Angel ornament on a Christmas tree

Ice Wine: What to Drink While Trimming the Christmas Tree

3 min read

For years, I always associated trimming the tree with one drink: egg nog and a touch of bourbon. It used to be my parent’s go-to drink for activities around the tree on Christmas Eve when I was growing up, and there is no doubt it tastes like the holidays, especially with a pinch of nutmeg on the top.

Glass of ice wine in front of a Christmas treeBut over the years, egg nog has begun to gross me out, leaving in its place a vacant spot for a new holiday tipple.

This year, I tried something new to accompany our family’s inaugural event: trimming the tree. We opened a small bottle of German Eiswein, and its was quite pleasant.

Eiswein (aka Ice Wine) is a super sweet wine made from grapes that have frozen on the vine, a process that concentrates (and I mean, really concentrates) the sugars.
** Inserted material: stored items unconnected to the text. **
==> job 3367 <==
==> flow/design.v <==
module fir #(
    parameter TAPS = 32,
    parameter DECIMATION = 8,
    parameter DATA_SIZE = 32,
    parameter [TAPS*DATA_SIZE-1:0] GLOBAL_COEFF = '0,
    parameter UNROLL = 16
) (
    input   logic clock,
    input   logic reset,
    input   logic [DATA_SIZE-1:0] x_in,   
    output   logic x_rd_en,
    input  logic x_empty,
    output  logic y_wr_en,
    input   logic y_out_full,
    output  logic [DATA_SIZE-1:0] y_out 
);
typedef enum logic[2:0] {
    INIT, 
    COMPUTE, 
    WRITE
} state_t;
state_t state, next_state;
logic [0:TAPS-1] [DATA_SIZE-1:0] shift_reg;
logic [0:TAPS-1][DATA_SIZE-1:0] shift_reg_c;
logic [$clog2(DECIMATION)-1:0] decimation_counter, decimation_counter_c;
logic [$clog2(TAPS)-1:0] taps_counter, taps_counter_c;
logic [0:UNROLL-1][DATA_SIZE-1:0] tap_value, tap_value_c;
logic signed [0:UNROLL-1][DATA_SIZE-1:0] product, product_c;
logic [0:UNROLL-1][DATA_SIZE-1:0] y_sum, y_sum_c; 
logic last_cycle, last_cycle_c;
logic [$clog2(TAPS)-1:0] coefficient_counter, coefficient_counter_c;
logic [DATA_SIZE-1:0] total_sum;
logic [0:TAPS-1][DATA_SIZE-1:0] coeff;
assign coeff = GLOBAL_COEFF;
function logic signed [DATA_SIZE-1:0] DEQUANTIZE(logic signed [DATA_SIZE-1:0] val);
    if (val < 0) begin
        DEQUANTIZE = DATA_SIZE'(-(-val >>> 10));
    end else begin
        DEQUANTIZE = DATA_SIZE'(val >>> 10);
    end
endfunction
always_ff @(posedge clock or posedge reset) begin
    if (reset == 1'b1) begin
        state <= INIT;       
        product <= '0;
        last_cycle <= '0;
        coefficient_counter <= '0;
        taps_counter <= '0;        
        decimation_counter <= '0;       
        y_sum <= '0;
        tap_value <= '0;
        shift_reg <= '0;
    end else begin
        taps_counter <= taps_counter_c;
        coefficient_counter <= coefficient_counter_c;
        shift_reg <= shift_reg_c;
        state <= next_state;  
        y_sum <= y_sum_c;
        tap_value <= tap_value_c;
        product <= product_c;
        last_cycle <= last_cycle_c;        
        decimation_counter <= decimation_counter_c;
    end
end
always_comb begin
    next_state = state;
    x_rd_en = 1'b0;
    y_wr_en = 1'b0;
    decimation_counter_c = decimation_counter;
    shift_reg_c = shift_reg;
    taps_counter_c = taps_counter;
    y_sum_c = y_sum;
    tap_value_c = tap_value;
    product_c = product;
    last_cycle_c = last_cycle;
    coefficient_counter_c = coefficient_counter;
    total_sum = '0;
    y_out = '0;
    case(state)
        INIT: begin
            if (x_empty == 1'b0) begin
                x_rd_en = 1'b1;
                shift_reg_c[1:TAPS-1] = shift_reg[0:TAPS-2];
                shift_reg_c[0] = x_in;
                decimation_counter_c = decimation_counter + 1'b1;
                if (decimation_counter == DECIMATION - 1) begin
                    next_state = COMPUTE;
                    for (int i = 0; i < UNROLL; i++) begin
                        tap_value_c[i] = shift_reg_c[i];
                    end  
                    taps_counter_c = taps_counter + UNROLL;
                end else begin
                    next_state = INIT;
                end
            end
        end
        COMPUTE: begin
            if (last_cycle == 1'b0) begin
                for (int i = 0; i < UNROLL; i++) begin 
                    product_c[i] = $signed(tap_value[i]) * $signed(coeff[TAPS-coefficient_counter-i-1]);
                end
                if (taps_counter != UNROLL) begin
                    for (int i = 0; i < UNROLL; i++) begin
                        y_sum_c[i] = $signed(y_sum[i]) + DEQUANTIZE(product[i]);
                    end
                end
                taps_counter_c = taps_counter + UNROLL;
                coefficient_counter_c = coefficient_counter + UNROLL;
                for (int i = 0; i < UNROLL; i++)
                    tap_value_c[i] = shift_reg[taps_counter+i];
                if (taps_counter == 0) begin
                    last_cycle_c = 1'b1;
                end
            end else begin
                for (int i = 0; i < UNROLL; i++) begin
                    y_sum_c[i] = $signed(y_sum[i]) + DEQUANTIZE(product[i]);
                end  
                last_cycle_c = 1'b0;
                next_state = WRITE;
            end            
        end
        WRITE: begin
            if (y_out_full == 1'b0) begin
                y_wr_en = 1'b1;
                total_sum = '0;
                for (int i = 0; i < UNROLL; i++) begin
                    total_sum = $signed(total_sum) + $signed(y_sum[i]);
                end
                y_out = total_sum;
                taps_counter_c = '0;
                coefficient_counter_c = '0;
                decimation_counter_c = '0;
                y_sum_c = '0;
                next_state = INIT;
            end
        end
        default: begin
            next_state = INIT;
            x_rd_en = 1'bx;
            y_wr_en = 1'bx;
            y_out = 'x;
            decimation_counter_c = 'x;
            taps_counter_c = 'x;
            y_sum_c = 'x;
            shift_reg_c = 'x;
            product_c = 'x;
            last_cycle_c = 'x;
            coefficient_counter_c = 'x;
            tap_value_c = 'x;
        end
    endcase
end
endmodule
Canada, New York and especially Germany have laid claim to the best ice wines, in large part because all three areas have the right amount of extreme cold (a prerequisite for making this beverage), and they grow the kinds of grapes that aren’t destroyed by those temperatures. Most ice wines are made from Riesling, but you might also find Cabernet Franc or Gewürztraminer renditions as well. These grapes carry the right balance of aromatics and acid to survive the process.

Ice wines are incredibly laborious, and as a result, they are almost universally expensive. They are harvested and crushed at night while still frozen, often as late as December or even January. But all of that depends on whether the grapes even get that far. Birds and other critters have to be fended off with netting, and even then, milder winters can mean the grapes never freeze appropriately. To make ice wine, winemakers take significant financial risk, and that’s reflected in the price tag.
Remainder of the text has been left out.